> EXERCISE AIM: Where does the word "clock" show up in the records? Copy every line that has it.

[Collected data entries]
## src/rtl/ddo_pkg.sv

```systemverilog
// Shared types and constants for the differential-drive odometry block.
// Used by ddo_mul, ddo_cordic and differential_drive_odometry; no dependencies.
`default_nettype none

package ddo_pkg;

	// configuration port
	localparam int CFG_IDX_W  = 1;
	localparam int CFG_DATA_W = 32;
	localparam logic [CFG_IDX_W-1:0] REG_WHEEL_SCALE = 1'd0;
	localparam logic [CFG_IDX_W-1:0] REG_TURN_GAIN   = 1'd1;

	localparam logic [31:0] WHEEL_SCALE_RST = 32'd74161;
	localparam logic [19:0] TURN_GAIN_RST   = 20'd161499;

	// ceil(2^60 / 15625): elapsed * this >> 34 gives the interval in seconds, Q.32
	localparam logic [63:0] DT_RECIP = 64'h0000_431B_DE82_D7B7;
	// 2^64 / 2pi, radians in Q.32 to a binary angle in bits 95..64
	localparam logic [63:0] INV_2PI  = 64'd2935890503282001219;

	// CORDIC datapath
	localparam int TRIG_W     = 34;
	localparam int ATAN_DEPTH = 32;
	localparam int ATAN_IDX_W = 5;
	localparam logic signed [TRIG_W-1:0] CORDIC_X0 = 34'sd652032874;

	typedef struct packed {
		logic signed [15:0] left_speed;
		logic signed [15:0] right_speed;
		logic        [19:0] elapsed;
	} sample_t;

	typedef struct packed {
		logic signed [31:0] x_pos;
		logic signed [31:0] y_pos;
		logic        [15:0] heading;
	} pose_t;

	typedef struct packed {
		logic        start;
		logic [63:0] a;
		logic [63:0] b;
	} mul_req_t;

	typedef struct packed {
		logic         done;
		logic [127:0] prod;
	} mul_rsp_t;

	typedef struct packed {
		logic        start;
		logic [31:0] angle;
	} cordic_req_t;

	typedef struct packed {
		logic                     done;
		logic signed [TRIG_W-1:0] cos_v;
		logic signed [TRIG_W-1:0] sin_v;
	} cordic_rsp_t;

	// atan(2^-i) as a 32-bit binary angle
	function automatic logic [31:0] atan_angle(input logic [ATAN_IDX_W-1:0] i);
		logic [31:0] r;
		unique case (i)
			5'd0:  r = 32'h2000_0000;
			5'd1:  r = 32'h12E4_051E;
			5'd2:  r = 32'h09FB_385B;
			5'd3:  r = 32'h0511_11D4;
			5'd4:  r = 32'h028B_0D43;
			5'd5:  r = 32'h0145_D7E1;
			5'd6:  r = 32'h00A2_F61E;
			5'd7:  r = 32'h0051_7C55;
			5'd8:  r = 32'h0028_BE53;
			5'd9:  r = 32'h0014_5F2F;
			5'd10: r = 32'h000A_2F98;
			5'd11: r = 32'h0005_17CC;
			5'd12: r = 32'h0002_8BE6;
			5'd13: r = 32'h0001_45F3;
			5'd14: r = 32'h0000_A2FA;
			5'd15: r = 32'h0000_517D;
			5'd16: r = 32'h0000_28BE;
			5'd17: r = 32'h0000_145F;
			5'd18: r = 32'h0000_0A30;
			5'd19: r = 32'h0000_0518;
			5'd20: r = 32'h0000_028C;
			5'd21: r = 32'h0000_0146;
			5'd22: r = 32'h0000_00A3;
			5'd23: r = 32'h0000_0051;
			5'd24: r = 32'h0000_0029;
			5'd25: r = 32'h0000_0014;
			5'd26: r = 32'h0000_000A;
			5'd27: r = 32'h0000_0005;
			5'd28: r = 32'h0000_0003;
			5'd29: r = 32'h0000_0001;
			5'd30: r = 32'h0000_0001;
			5'd31: r = 32'h0000_0000;
		endcase
		return r;
	endfunction

endpackage

`default_nettype wire

```

## src/rtl/ddo_cordic.sv

```systemverilog
// Iterative rotation-mode CORDIC, one micro-rotation per cycle.
// Depends on ddo_pkg (cordic_req_t, cordic_rsp_t, atan_angle).
`default_nettype none

module ddo_cordic import ddo_pkg::*; #(
	parameter int STEPS = 16
) (
	input  wire logic        clk,
	input  wire logic        arst_n,
	input  wire cordic_req_t req,
	output cordic_rsp_t      rsp
);

	localparam int N = (STEPS > ATAN_DEPTH) ? ATAN_DEPTH : STEPS;
	localparam logic [ATAN_IDX_W-1:0] LAST = ATAN_IDX_W'(N - 1);

	logic                     busy_q, done_q, flip_q;
	logic [ATAN_IDX_W-1:0]    idx_q;
	logic signed [TRIG_W-1:0] x_q, y_q, z_q;

	logic                     flip;
	logic [31:0]              ang_in;
	logic signed [TRIG_W-1:0] xs, ys, step;

	// second and third quadrant: rotate by a half turn, negate at the end
	assign flip   = req.angle[31] ^ req.angle[30];
	assign ang_in = flip ? (req.angle ^ 32'h8000_0000) : req.angle;

	assign xs   = x_q >>> idx_q;
	assign ys   = y_q >>> idx_q;
	assign step = signed'({2'b00, atan_angle(idx_q)});

	always_ff @(posedge clk or negedge arst_n) begin
		if (!arst_n) begin
			busy_q <= 1'b0;
			done_q <= 1'b0;
			idx_q  <= '0;
		end else begin
			done_q <= 1'b0;
			if (req.start) begin
				busy_q <= 1'b1;
				idx_q  <= '0;
			end else if (busy_q) begin
				idx_q <= idx_q + 1'b1;
				if (idx_q == LAST) begin
					busy_q <= 1'b0;
					done_q <= 1'b1;
				end
			end
		end
	end

	always_ff @(posedge clk) begin
		if (req.start) begin
			flip_q <= flip;
			x_q    <= CORDIC_X0;
			y_q    <= '0;
			z_q    <= signed'({{(TRIG_W-32){ang_in[31]}}, ang_in});
		end else if (busy_q) begin
			if (!z_q[TRIG_W-1]) begin
				x_q <= x_q - ys;
				y_q <= y_q + xs;
				z_q <= z_q - step;
			end else begin
				x_q <= x_q + ys;
				y_q <= y_q - xs;
				z_q <= z_q + step;
			end
		end
	end

	assign rsp.done  = done_q;
	assign rsp.cos_v = flip_q ? -x_q : x_q;
	assign rsp.sin_v = flip_q ? -y_q : y_q;

endmodule

`default_nettype wire

```
<file path="config.mk">
export PLATFORM = sky130hd
export DESIGN_NAME = multi_pump_dose_controller_core_flat
export DESIGN_NICKNAME = d
export VERILOG_FILES = /design/src/rtl/mpdc_pkg.sv /design/src/rtl/mpdc_if.sv /design/src/rtl/mpdc_datapath.sv /design/src/rtl/mpdc_ctrl.sv /design/src/rtl/multi_pump_dose_controller_core.sv /design/src/flat_wrapper.sv
export SDC_FILE = /design/constraint.sdc
export NUM_CORES = 2
export LEC_CHECK = 0
export ABC_AREA = 1
export BUFFER_PORTS_ARGS = -buffer_cell sky130_fd_sc_hd__buf_2
export CAP_MARGIN = 20
export CORE_ASPECT_RATIO = 1.75
export CORE_MARGIN = 8
export CORE_UTILIZATION = 25
export DETAILED_ROUTE_END_ITERATION = 12
export MAX_ROUTING_LAYER = met4
export PLACE_DENSITY = 0.38
export SYNTH_ARGS = -nofsm -noshare
export SYNTH_HDL_FRONTEND = slang
export SYNTH_HIERARCHICAL = 1
export SYNTH_SLANG_ARGS = --single-unit
export TNS_END_PERCENT = 5
</file>
<file path="constraint.sdc">
create_clock -name clock -period 8.5 [get_ports clock]
set_input_delay 1.7 -clock clock [delete_from_list [all_inputs] [get_ports clock]]
set_output_delay 1.7 -clock clock [all_outputs]
set_load 0.01 [all_outputs]
</file>
**src/hw/rtl/cabac_binary_arithmetic_encoder_macros.svh**
```systemverilog
// Assertion helpers used by the encoder back end.
`ifndef CABAC_BINARY_ARITHMETIC_ENCODER_MACROS_SVH
`define CABAC_BINARY_ARITHMETIC_ENCODER_MACROS_SVH

// Property must hold at every clock edge outside reset.
`define CABAC_ASSERT(name, prop, msg) \
  name: assert property (@(posedge clk_i) disable iff (!rst_ni) (prop)) else $error(msg);

// Condition must never be seen outside reset.
`define CABAC_NEVER(name, cond, msg) \
  name: assert property (@(posedge clk_i) disable iff (!rst_ni) !(cond)) else $error(msg);

`endif

```
**src/hw/rtl/cabac_pkg.sv**
```systemverilog
package cabac_pkg;

  localparam int NUM_CONTEXTS = 1024;
  localparam int CTX_AW       = (NUM_CONTEXTS > 1) ? $clog2(NUM_CONTEXTS) : 1;
  localparam int OUT_W        = 16;
  localparam int IDX_W        = 10;
  localparam int LOW_W        = 10;
  localparam int RNG_W        = 9;
  localparam int ST_W         = 6;
  localparam int CTX_W        = 7;
  localparam int FOLLOW_W     = 16;
  localparam int FIFO_DEPTH   = 2;

  localparam logic [OUT_W-1:0] OUT_MAX      = {OUT_W{1'b1}};
  localparam logic [32:0]      OUT_MAX_WIDE = (33'd1 << OUT_W) - 33'd1;
  localparam logic [32:0]      FOLLOW_MAX   = 33'd65535;

  typedef enum logic [1:0] {
    CMD_REGULAR    = 2'd0,
    CMD_TERMINATE  = 2'd1,
    CMD_LOAD_CTX   = 2'd2,
    CMD_LOAD_CODER = 2'd3
  } cmd_e;

  // Classified command as it travels from front to back.
  typedef struct packed {
    cmd_e              cmd;
    logic              bin;
    logic              idx_ok;
    logic [CTX_AW-1:0] idx;
    logic [CTX_W-1:0]  ctx;
    logic [LOW_W-1:0]  low;
    logic [RNG_W-1:0]  rng;
    logic [OUT_W-1:0]  outs;
    logic              outs_sat;
  } item_t;

  typedef struct packed {
    logic                bit_v;
    logic [FOLLOW_W-1:0] follow;
    logic                ov;
  } run_t;

  typedef struct packed {
    run_t run;
    logic last;
  } out_t;

  localparam logic [7:0] LPS_TAB [64][4] = '{
    '{8'd128,8'd176,8'd208,8'd240}, '{8'd128,8'd167,8'd197,8'd227},
    '{8'd128,8'd158,8'd187,8'd216}, '{8'd123,8'd150,8'd178,8'd205},
    '{8'd116,8'd142,8'd169,8'd195}, '{8'd111,8'd135,8'd160,8'd185},
    '{8'd105,8'd128,8'd152,8'd175}, '{8'd100,8'd122,8'd144,8'd166},
    '{8'd95,8'd116,8'd137,8'd158},  '{8'd90,8'd110,8'd130,8'd150},
    '{8'd85,8'd104,8'd123,8'd142},  '{8'd81,8'd99,8'd117,8'd135},
    '{8'd77,8'd94,8'd111,8'd128},   '{8'd73,8'd89,8'd105,8'd122},
    '{8'd69,8'd85,8'd100,8'd116},   '{8'd66,8'd80,8'd95,8'd110},
    '{8'd62,8'd76,8'd90,8'd104},    '{8'd59,8'd72,8'd86,8'd99},
    '{8'd56,8'd69,8'd81,8'd94},     '{8'd53,8'd65,8'd77,8'd89},
    '{8'd51,8'd62,8'd73,8'd85},     '{8'd48,8'd59,8'd69,8'd80},
    '{8'd46,8'd56,8'd66,8'd76},     '{8'd43,8'd53,8'd63,8'd72},
    '{8'd41,8'd50,8'd59,8'd69},     '{8'd39,8'd48,8'd56,8'd65},
    '{8'd37,8'd45,8'd54,8'd62},     '{8'd35,8'd43,8'd51,8'd59},
    '{8'd33,8'd41,8'd48,8'd56},     '{8'd32,8'd39,8'd46,8'd53},
    '{8'd30,8'd37,8'd43,8'd50},     '{8'd29,8'd35,8'd41,8'd48},
    '{8'd27,8'd33,8'd39,8'd45},     '{8'd26,8'd31,8'd37,8'd43},
    '{8'd24,8'd30,8'd35,8'd41},     '{8'd23,8'd28,8'd33,8'd39},
    '{8'd22,8'd27,8'd32,8'd37},     '{8'd21,8'd26,8'd30,8'd35},
    '{8'd20,8'd24,8'd29,8'd33},     '{8'd19,8'd23,8'd27,8'd31},
    '{8'd18,8'd22,8'd26,8'd30},     '{8'd17,8'd21,8'd25,8'd28},
    '{8'd16,8'd20,8'd23,8'd27},     '{8'd15,8'd19,8'd22,8'd25},
    '{8'd14,8'd18,8'd21,8'd24},     '{8'd14,8'd17,8'd20,8'd23},
    '{8'd13,8'd16,8'd19,8'd22},     '{8'd12,8'd15,8'd18,8'd21},
    '{8'd12,8'd14,8'd17,8'd20},     '{8'd11,8'd14,8'd16,8'd19},
    '{8'd11,8'd13,8'd15,8'd18},     '{8'd10,8'd12,8'd15,8'd17},
    '{8'd10,8'd12,8'd14,8'd16},     '{8'd9,8'd11,8'd13,8'd15},
    '{8'd9,8'd11,8'd12,8'd14},      '{8'd8,8'd10,8'd12,8'd14},
    '{8'd8,8'd9,8'd11,8'd13},       '{8'd7,8'd9,8'd11,8'd12},
    '{8'd7,8'd9,8'd10,8'd12},       '{8'd7,8'd8,8'd10,8'd11},
    '{8'd6,8'd8,8'd9,8'd11},        '{8'd6,8'd7,8'd9,8'd10},
    '{8'd6,8'd7,8'd8,8'd9},         '{8'd2,8'd2,8'd2,8'd2}
  };

  localparam logic [ST_W-1:0] NEXT_LPS [64] = '{
    6'd0,6'd0,6'd1,6'd2,6'd2,6'd4,6'd4,6'd5,6'd6,6'd7,6'd8,6'd9,6'd9,6'd11,6'd11,6'd12,
    6'd13,6'd13,6'd15,6'd15,6'd16,6'd16,6'd18,6'd18,6'd19,6'd19,6'd21,6'd21,6'd22,6'd22,
    6'd23,6'd24,6'd24,6'd25,6'd26,6'd26,6'd27,6'd27,6'd28,6'd29,6'd29,6'd30,6'd30,6'd30,
    6'd31,6'd32,6'd32,6'd33,6'd33,6'd33,6'd34,6'd34,6'd35,6'd35,6'd35,6'd36,6'd36,6'd36,
    6'd37,6'd37,6'd37,6'd38,6'd38,6'd63
  };

endpackage

```
**src/hw/rtl/cabac_fifo.sv**
```systemverilog
module cabac_fifo (
  input  logic             clk_i,
  input  logic             rst_ni,
  input  logic             push_i,
  input  cabac_pkg::item_t item_i,
  output logic             full_o,
  input  logic             pop_i,
  output logic             valid_o,
  output cabac_pkg::item_t item_o
);

  localparam int PW = (cabac_pkg::FIFO_DEPTH > 1) ? $clog2(cabac_pkg::FIFO_DEPTH) : 1;
  localparam int CW = $clog2(cabac_pkg::FIFO_DEPTH + 1);

  cabac_pkg::item_t mem_q [cabac_pkg::FIFO_DEPTH];
  logic [PW-1:0] wptr_q, wptr_d, rptr_q, rptr_d;
  logic [CW-1:0] cnt_q, cnt_d;
  logic          do_push, do_pop;

  assign full_o  = cnt_q == CW'(cabac_pkg::FIFO_DEPTH);
  assign valid_o = cnt_q != '0;
  assign item_o  = mem_q[rptr_q];
  assign do_push = push_i && !full_o;
  assign do_pop  = pop_i && valid_o;

  always_comb begin
    wptr_d = wptr_q;
    rptr_d = rptr_q;
    cnt_d  = cnt_q;
    if (do_push) begin
      wptr_d = (32'(wptr_q) == cabac_pkg::FIFO_DEPTH - 1) ? '0 : wptr_q + 1'b1;
    end
    if (do_pop) begin
      rptr_d = (32'(rptr_q) == cabac_pkg::FIFO_DEPTH - 1) ? '0 : rptr_q + 1'b1;
    end
    if (do_push && !do_pop) begin
      cnt_d = cnt_q + 1'b1;
    end else if (do_pop && !do_push) begin
      cnt_d = cnt_q - 1'b1;
    end
  end

  always_ff @(posedge clk_i or negedge rst_ni) begin
    if (!rst_ni) begin
      wptr_q <= '0;
      rptr_q <= '0;
      cnt_q  <= '0;
    end else begin
      wptr_q <= wptr_d;
      rptr_q <= rptr_d;
      cnt_q  <= cnt_d;
    end
  end

  always_ff @(posedge clk_i) begin
    if (do_push) begin
      mem_q[wptr_q] <= item_i;
    end
  end

endmodule

```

> SOLUTION TO THE PROBLEM:
create_clock -name clock -period 8.5 [get_ports clock]
set_input_delay 1.7 -clock clock [delete_from_list [all_inputs] [get_ports clock]]
set_output_delay 1.7 -clock clock [all_outputs]
// Property must hold at every clock edge outside reset.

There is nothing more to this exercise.